These instructions are only for Comodo/Sectigo Code Signing installation on SafeNet eToken. If you have a DigiCert Code Signing eToken, or you are installing your certificate on a hardware security module (HSM) please refer to one of the other guides in our Code Signing Certificate Hardware Setup knowledgebase.
Background Overview
After you have completed enrollment and validation for your code signing certificate, it will be delivered to you based on the certificate delivery method you chose when you first purchased it.

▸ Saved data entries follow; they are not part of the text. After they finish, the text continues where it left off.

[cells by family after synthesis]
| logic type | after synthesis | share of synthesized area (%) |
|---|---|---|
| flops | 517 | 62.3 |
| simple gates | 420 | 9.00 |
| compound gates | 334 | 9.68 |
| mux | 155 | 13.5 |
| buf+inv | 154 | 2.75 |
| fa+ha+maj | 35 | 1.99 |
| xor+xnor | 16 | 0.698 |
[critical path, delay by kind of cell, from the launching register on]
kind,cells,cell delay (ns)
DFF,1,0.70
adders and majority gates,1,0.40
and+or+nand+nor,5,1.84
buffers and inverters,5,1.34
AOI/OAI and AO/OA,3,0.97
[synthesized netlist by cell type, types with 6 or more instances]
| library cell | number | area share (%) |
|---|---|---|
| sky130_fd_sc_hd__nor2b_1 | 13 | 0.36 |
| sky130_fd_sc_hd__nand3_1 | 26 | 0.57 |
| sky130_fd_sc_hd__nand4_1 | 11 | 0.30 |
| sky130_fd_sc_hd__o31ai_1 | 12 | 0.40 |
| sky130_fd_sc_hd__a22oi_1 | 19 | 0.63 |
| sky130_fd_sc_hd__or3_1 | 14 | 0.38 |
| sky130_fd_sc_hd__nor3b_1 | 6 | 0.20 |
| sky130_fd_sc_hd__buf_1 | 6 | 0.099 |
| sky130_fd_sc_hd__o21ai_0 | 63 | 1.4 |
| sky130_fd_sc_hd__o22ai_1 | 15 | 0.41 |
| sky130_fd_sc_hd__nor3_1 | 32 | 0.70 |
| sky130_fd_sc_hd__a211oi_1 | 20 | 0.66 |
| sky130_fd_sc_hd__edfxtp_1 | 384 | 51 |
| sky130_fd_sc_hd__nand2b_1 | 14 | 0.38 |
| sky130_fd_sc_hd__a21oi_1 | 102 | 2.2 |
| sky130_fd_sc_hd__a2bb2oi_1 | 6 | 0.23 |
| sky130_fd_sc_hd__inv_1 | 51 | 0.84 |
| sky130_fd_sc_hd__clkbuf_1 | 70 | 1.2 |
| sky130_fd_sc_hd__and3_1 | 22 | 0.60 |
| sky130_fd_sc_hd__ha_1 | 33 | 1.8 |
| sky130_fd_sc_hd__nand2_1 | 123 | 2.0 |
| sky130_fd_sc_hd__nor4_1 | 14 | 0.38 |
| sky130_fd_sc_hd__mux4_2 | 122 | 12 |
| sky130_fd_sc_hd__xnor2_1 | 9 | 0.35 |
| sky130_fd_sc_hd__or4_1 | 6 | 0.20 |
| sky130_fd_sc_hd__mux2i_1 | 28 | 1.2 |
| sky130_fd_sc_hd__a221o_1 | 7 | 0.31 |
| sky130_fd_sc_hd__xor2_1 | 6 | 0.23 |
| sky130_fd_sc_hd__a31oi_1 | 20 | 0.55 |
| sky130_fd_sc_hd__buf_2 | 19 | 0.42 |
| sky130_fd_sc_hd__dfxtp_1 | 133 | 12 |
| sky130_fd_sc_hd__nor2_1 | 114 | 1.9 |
==> src/hw/lcdcmd_pkg.sv <==
// Package for the LCD command interpreter: command codes, fields, types.
// Assumes a host and a display memory on the same clock.
package lcdcmd_pkg;

  // Command codes
  localparam logic [7:0] CMD_CURSOR_SHAPE_CMD = 8'h5D;
  localparam logic [7:0] CMD_DIR_RIGHT = 8'h4C;
  localparam logic [7:0] CMD_DIR_LEFT = 8'h4D;
  localparam logic [7:0] CMD_DIR_UP = 8'h4E;
  localparam logic [7:0] CMD_DIR_DOWN = 8'h4F;
  localparam logic [7:0] CMD_LAYER_OVERLAY_CMD = 8'h5B;
  localparam logic [7:0] CMD_HSCROLL = 8'h5A;
  localparam logic [7:0] CMD_CURSOR_ADDR_WRITE_CMD = 8'h46;
  localparam logic [7:0] CMD_CURSOR_ADDR_READ_CMD = 8'h47;
  localparam logic [7:0] CMD_MEMORY_WRITE_CMD = 8'h42;
  localparam logic [7:0] CMD_MEMORY_READ_CMD = 8'h43;

  // Parameter byte fields
  localparam int CRX_LSB = 0;
  localparam int CRY_LSB = 0;
  localparam int CM_BIT = 7;
  localparam int MX_LSB = 0;
  localparam int DM1_BIT = 2;
  localparam int DM2_BIT = 3;
  localparam int OV_BIT = 4;
  localparam int HS_LSB = 0;
  localparam int DIR_LSB = 0;

  // Direction codes
  localparam logic [1:0] DIR_RIGHT = 2'h0;
  localparam logic [1:0] DIR_LEFT = 2'h1;
  localparam logic [1:0] DIR_UP = 2'h2;
  localparam logic [1:0] DIR_DOWN = 2'h3;

  // Merge codes
  localparam logic [1:0] MX_OR = 2'h0;
  localparam logic [1:0] MX_XOR = 2'h1;
  localparam logic [1:0] MX_AND = 2'h2;
  localparam logic [1:0] MX_PRIO = 2'h3;

  // Reset values
  localparam logic [15:0] CSR_ADDR_RST = 16'h0000;
  localparam logic [3:0] CODE4_RST = 4'h0;
  localparam logic [3:0] CRY_RST = 4'h1;
  localparam logic [2:0] HS_RST = 3'h0;

  typedef struct packed {
    logic [3:0] cursor_width_code;
    logic [3:0] cursor_height_code;
    logic cursor_shape_select;
    logic [1:0] step_dir;
    logic [1:0] layer_merge_select;
    logic block_one_display_type;
    logic block_three_display_type;
    logic layer_count_select;
    logic [2:0] pixel_hscroll;
  } lcdcmd_cfg_t;

  typedef struct packed {
    logic we;
    logic re;
    logic [15:0] addr;
    logic [7:0] wdata;
  } lcdcmd_mem_t;

endpackage : lcdcmd_pkg
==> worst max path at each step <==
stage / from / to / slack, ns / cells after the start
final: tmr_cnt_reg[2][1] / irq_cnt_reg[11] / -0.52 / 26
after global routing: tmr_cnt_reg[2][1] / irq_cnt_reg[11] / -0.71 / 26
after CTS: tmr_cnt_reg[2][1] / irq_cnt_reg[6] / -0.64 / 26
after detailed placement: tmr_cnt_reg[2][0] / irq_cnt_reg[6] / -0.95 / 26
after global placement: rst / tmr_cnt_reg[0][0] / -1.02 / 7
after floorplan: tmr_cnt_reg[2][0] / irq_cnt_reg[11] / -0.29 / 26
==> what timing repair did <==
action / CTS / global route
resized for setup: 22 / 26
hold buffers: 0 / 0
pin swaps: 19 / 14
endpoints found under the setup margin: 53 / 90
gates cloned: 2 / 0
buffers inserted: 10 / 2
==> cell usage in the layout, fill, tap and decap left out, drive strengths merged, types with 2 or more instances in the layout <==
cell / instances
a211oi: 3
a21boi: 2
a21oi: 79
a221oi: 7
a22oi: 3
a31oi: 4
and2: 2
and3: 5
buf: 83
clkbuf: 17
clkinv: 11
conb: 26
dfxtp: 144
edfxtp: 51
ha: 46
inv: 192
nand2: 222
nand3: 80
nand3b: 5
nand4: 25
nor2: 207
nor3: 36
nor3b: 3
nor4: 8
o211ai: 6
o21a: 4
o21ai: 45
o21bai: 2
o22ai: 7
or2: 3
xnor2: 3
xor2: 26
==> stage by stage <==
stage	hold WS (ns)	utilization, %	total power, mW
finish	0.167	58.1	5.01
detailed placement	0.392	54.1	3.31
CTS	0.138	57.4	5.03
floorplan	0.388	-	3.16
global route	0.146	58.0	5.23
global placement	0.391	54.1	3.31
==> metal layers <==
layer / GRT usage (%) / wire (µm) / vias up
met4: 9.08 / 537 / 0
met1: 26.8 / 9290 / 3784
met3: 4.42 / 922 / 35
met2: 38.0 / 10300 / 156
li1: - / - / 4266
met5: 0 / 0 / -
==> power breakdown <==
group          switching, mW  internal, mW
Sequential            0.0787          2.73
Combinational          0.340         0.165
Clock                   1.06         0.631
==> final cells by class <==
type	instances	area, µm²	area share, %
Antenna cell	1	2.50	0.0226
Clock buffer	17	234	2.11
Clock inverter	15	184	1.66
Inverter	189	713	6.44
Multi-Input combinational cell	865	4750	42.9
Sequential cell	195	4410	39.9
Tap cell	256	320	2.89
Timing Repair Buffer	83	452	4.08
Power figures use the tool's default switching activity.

If you selected the Token + Shipping Method, the Certificate Authority will physically mail the pre-configured certificate USB token to your verified organization address. The CA will also send your certificate administrator an email containing a few instructions for setting up the token, including the token password.
Download SafeNet Authentication Client
To setup your code signing certificate token, you must download the SafeNet Authentication client. The CA has provided these downloads which include the SafeNet drivers, release notes, and user guides.

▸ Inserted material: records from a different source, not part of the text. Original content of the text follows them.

[config.mk]
export PLATFORM = sky130hd
export DESIGN_NAME = ipw_prio_word
export DESIGN_NICKNAME = d
export VERILOG_FILES = /design/src/hdl/ipw_pkg.sv /design/src/hdl/ipw_prio_word.sv /design/src/hdl/ipw_prio_decode.sv
export SDC_FILE = /design/constraint.sdc
export NUM_CORES = 1
export LEC_CHECK = 0
export ABC_AREA = 1
export BUFFER_PORTS_ARGS = -buffer_cell sky130_fd_sc_hd__buf_2
export CORE_ASPECT_RATIO = 1.1
export CORE_MARGIN = 1.5
export CORE_UTILIZATION = 40
export DETAILED_ROUTE_END_ITERATION = 6
export PLACE_DENSITY = 0.68
export SYNTH_ARGS = -nofsm -noshare
export SYNTH_HDL_FRONTEND = slang
export SYNTH_SLANG_ARGS = --single-unit
[constraint.sdc]
create_clock -name aclk -period 1.5 [get_ports aclk]
set_clock_uncertainty 0.15 [all_clocks]
set_input_delay 0.375 -clock aclk [delete_from_list [all_inputs] [get_ports aclk]]
set_output_delay 0.375 -clock aclk [all_outputs]
set_load 0.05 [all_outputs]
[src/hdl/ipw_pkg.sv]
// Constants for the interrupt priority word zero block.
// Assumes a 32-bit AXI4-Lite register bus and one 25 MHz clock.
package ipw_pkg;
    // ----------------------------------------
    // Register map
    // ----------------------------------------
    localparam logic [31:0] PRIO_WORD_ADDR = 32'h0000_0000;
    localparam logic [15:0] PRIO_WORD_RESET = 16'h0444;
    localparam logic [15:0] PRIO_WORD_MASK = 16'h0777;
    // ----------------------------------------
    // Field positions (low bit of each field)
    // ----------------------------------------
    localparam int COMPARE1_LSB = 8;
    localparam int CAPTURE1_LSB = 4;
    localparam int EXT0_LSB = 0;
    localparam int NUM_SOURCES = 3;
    // ----------------------------------------
    // Field codes and bus answers
    // ----------------------------------------
    localparam logic [2:0] CODE_DISABLED = 3'h0;
    localparam logic [2:0] CODE_HIGHEST = 3'h7;
    localparam logic [1:0] RESP_OKAY = 2'h0;
    localparam logic [1:0] RESP_SLVERR = 2'h2;
endpackage

[src/hdl/ipw_prio_word.sv]
// Interrupt priority word zero: three 3-bit priority fields behind an AXI4-Lite slave.
// Assumes one clock, synchronous active-low reset and synchronous source request inputs.
`timescale 1ns/10ps
module ipw_prio_word (
    // Clock and reset
    input wire logic aclk,
    input wire logic aresetn,
    // AXI4-Lite write address
    input wire logic [31:0] awaddr,
    input wire logic awvalid,
    output logic awready,
    // AXI4-Lite write data
    input wire logic [31:0] wdata,
    input wire logic [3:0] wstrb,
    input wire logic wvalid,
    output logic wready,
    // AXI4-Lite write response
    output logic [1:0] bresp,
    output logic bvalid,
    input wire logic bready,
    // AXI4-Lite read address
    input wire logic [31:0] araddr,
    input wire logic arvalid,
    output logic arready,
    // AXI4-Lite read data
    output logic [31:0] rdata,
    output logic [1:0] rresp,
    output logic rvalid,
    input wire logic rready,
    // Raw requests: 2 compare1, 1 capture1, 0 ext irq0
    input wire logic [2:0] src_req,
    // Decoded priorities and gated requests
    output logic [2:0] compare1_irq_priority,
    output logic [2:0] capture1_irq_priority,
    output logic [2:0] ext_irq0_priority,
    output logic [2:0] src_enabled,
    output logic [2:0] irq_req
);
    // ----------------------------------------
    // State
    // ----------------------------------------
    logic [15:0] irq_priority_word_zero;
    logic [15:0] next_word;
    logic aw_held, next_aw_held;
    logic w_held, next_w_held;
    logic [31:0] aw_addr_q, next_aw_addr_q;
    logic [31:0] w_data_q, next_w_data_q;
    logic [3:0] w_strb_q, next_w_strb_q;
    logic next_awready, next_wready, next_bvalid, next_arready, next_rvalid;
    logic [1:0] next_bresp, next_rresp;
    logic [31:0] next_rdata;
    logic write_fire;
    logic [15:0] wmask;
    logic [2:0] codes [ipw_pkg::NUM_SOURCES];
    logic [2:0] levels [ipw_pkg::NUM_SOURCES];
    logic [2:0] dec_en;
    logic [2:0] next_c1, next_k1, next_e0, next_en, next_irq;

    // ----------------------------------------
    // Bus slave and register
    // ----------------------------------------
    // Write and read channels, next values
    always_comb begin
        next_word = irq_priority_word_zero;
        next_aw_held = aw_held;
        next_w_held = w_held;
        next_aw_addr_q = aw_addr_q;
        next_w_data_q = w_data_q;
        next_w_strb_q = w_strb_q;
        next_bvalid = bvalid;
        next_bresp = bresp;
        next_rvalid = rvalid;
        next_rresp = rresp;
        next_rdata = rdata;
        wmask = {{8{w_strb_q[1]}}, {8{w_strb_q[0]}}} & ipw_pkg::PRIO_WORD_MASK;
        write_fire = aw_held && w_held && !bvalid;
        if (bvalid && bready) begin
            next_bvalid = 1'b0;
        end
        if (awvalid && awready) begin
            next_aw_held = 1'b1;
            next_aw_addr_q = awaddr;
        end
        if (wvalid && wready) begin
            next_w_held = 1'b1;
            next_w_data_q = wdata;
            next_w_strb_q = wstrb;
        end
        if (write_fire) begin
            next_aw_held = 1'b0;
            next_w_held = 1'b0;
            next_bvalid = 1'b1;
            if (aw_addr_q[31:2] == ipw_pkg::PRIO_WORD_ADDR[31:2]) begin
                next_word = (irq_priority_word_zero & ~wmask) | (w_data_q[15:0] & wmask);
                next_bresp = ipw_pkg::RESP_OKAY;
            end else begin
                next_bresp = ipw_pkg::RESP_SLVERR;
            end
        end
        if (rvalid && rready) begin
            next_rvalid = 1'b0;
        end
        if (arvalid && arready) begin
            next_rvalid = 1'b1;
            if (araddr[31:2] == ipw_pkg::PRIO_WORD_ADDR[31:2]) begin
                next_rdata = {16'h0000, irq_priority_word_zero & ipw_pkg::PRIO_WORD_MASK};
                next_rresp = ipw_pkg::RESP_OKAY;
            end else begin
                next_rdata = 32'h0000_0000;
                next_rresp = ipw_pkg::RESP_SLVERR;
            end
        end
        next_awready = !next_aw_held && !next_bvalid;
        next_wready = !next_w_held && !next_bvalid;
        next_arready = !next_rvalid;
    end

    // Bus and register flops
    always_ff @(posedge aclk) begin
        if (!aresetn) begin
            irq_priority_word_zero <= ipw_pkg::PRIO_WORD_RESET;
            aw_held <= 1'b0;
            w_held <= 1'b0;
            aw_addr_q <= 32'h0000_0000;
            w_data_q <= 32'h0000_0000;
            w_strb_q <= 4'h0;
            awready <= 1'b0;
            wready <= 1'b0;
            bvalid <= 1'b0;
            bresp <= 2'h0;
            arready <= 1'b0;
            rvalid <= 1'b0;
            rresp <= 2'h0;
            rdata <= 32'h0000_0000;
        end else begin
            irq_priority_word_zero <= next_word;
            aw_held <= next_aw_held;
            w_held <= next_w_held;
            aw_addr_q <= next_aw_addr_q;
            w_data_q <= next_w_data_q;
            w_strb_q <= next_w_strb_q;
            awready <= next_awready;
            wready <= next_wready;
            bvalid <= next_bvalid;
            bresp <= next_bresp;
            arready <= next_arready;
            rvalid <= next_rvalid;
            rresp <= next_rresp;
            rdata <= next_rdata;
        end
    end

    // ----------------------------------------
    // Priority decode
    // ----------------------------------------
    // compare1 field bits 10-8
    assign codes[2] = irq_priority_word_zero[ipw_pkg::COMPARE1_LSB +: 3];
    assign codes[1] = irq_priority_word_zero[ipw_pkg::CAPTURE1_LSB +: 3];
    assign codes[0] = irq_priority_word_zero[ipw_pkg::EXT0_LSB +: 3];

    // One decoder per source
    for (genvar i = 0; i < ipw_pkg::NUM_SOURCES; i++) begin : g_dec
        ipw_prio_decode u_dec (
            .code(codes[i]),
            .level(levels[i]),
            .enabled(dec_en[i])
        );
    end

    // levels follow codes; disabled sources gated off
    always_comb begin
        next_c1 = levels[2];
        next_k1 = levels[1];
        next_e0 = levels[0];
        next_en = dec_en;
        next_irq = src_req & dec_en;
    end

    // Decoded output flops
    always_ff @(posedge aclk) begin
        if (!aresetn) begin
            compare1_irq_priority <= 3'h0;
            capture1_irq_priority <= 3'h0;
            ext_irq0_priority <= 3'h0;
            src_enabled <= 3'h0;
            irq_req <= 3'h0;
        end else begin
            compare1_irq_priority <= next_c1;
            capture1_irq_priority <= next_k1;
            ext_irq0_priority <= next_e0;
            src_enabled <= next_en;
            irq_req <= next_irq;
        end
    end
endmodule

An important note about the User Guides: there are instructions for several operations that should never be attempted on your Comodo/Sectigo code signing token. Please review our guide for Preventing Locked eTokens for Code Signing and take caution when following the SafeNet documentation.
Windows Supported Windows OS: Windows Server 2022 (64-bit) Windows Server 2019 (64-bit) Windows Server 2016 (64-bit) Windows Server 2012 and 2012 R2 (64-bit) Windows 11 up to 22H2 Windows 10 (32-bit, 64-bit) up to 21H2 Windows 8.1 (32-bit, 64-bit) | SafeNet Authentication Client 10.8 R8 (Windows) OR SafeNet Authentication Client 10.8 R8 GA Minidriver (Windows) |
Linux Supported Linux OS: Red Hat 8 and 9 CentOS 8 and 9 Fedora 34, 36, and 37 Ubuntu 20.04 and 22.04 | SafeNet Authentication Client 10.8 R1 GA (Linux) |
Mac Supported Mac OS: macOS 12.1 (Monterey) macOS 11.6.2 (Big Sur) macOS 10.15.7 (Catalina) | SafeNet Authentication Client 10.8 R1 GA (MacOS) |
Install SafeNet Authentication Client
Unplug your eToken from your device.
Download the SafeNet Authentication Client (SAC) folder.
Click into the MSI folder, then click into either the x32 or x64 folder (whichever is required for your system). From there, run the MSI installer.
The SafeNet Authentication Client Installation Wizard window will be displayed on your Windows computer, click Next.
Select the appropriate language for SafeNet Authentication Client interface language, Click Next.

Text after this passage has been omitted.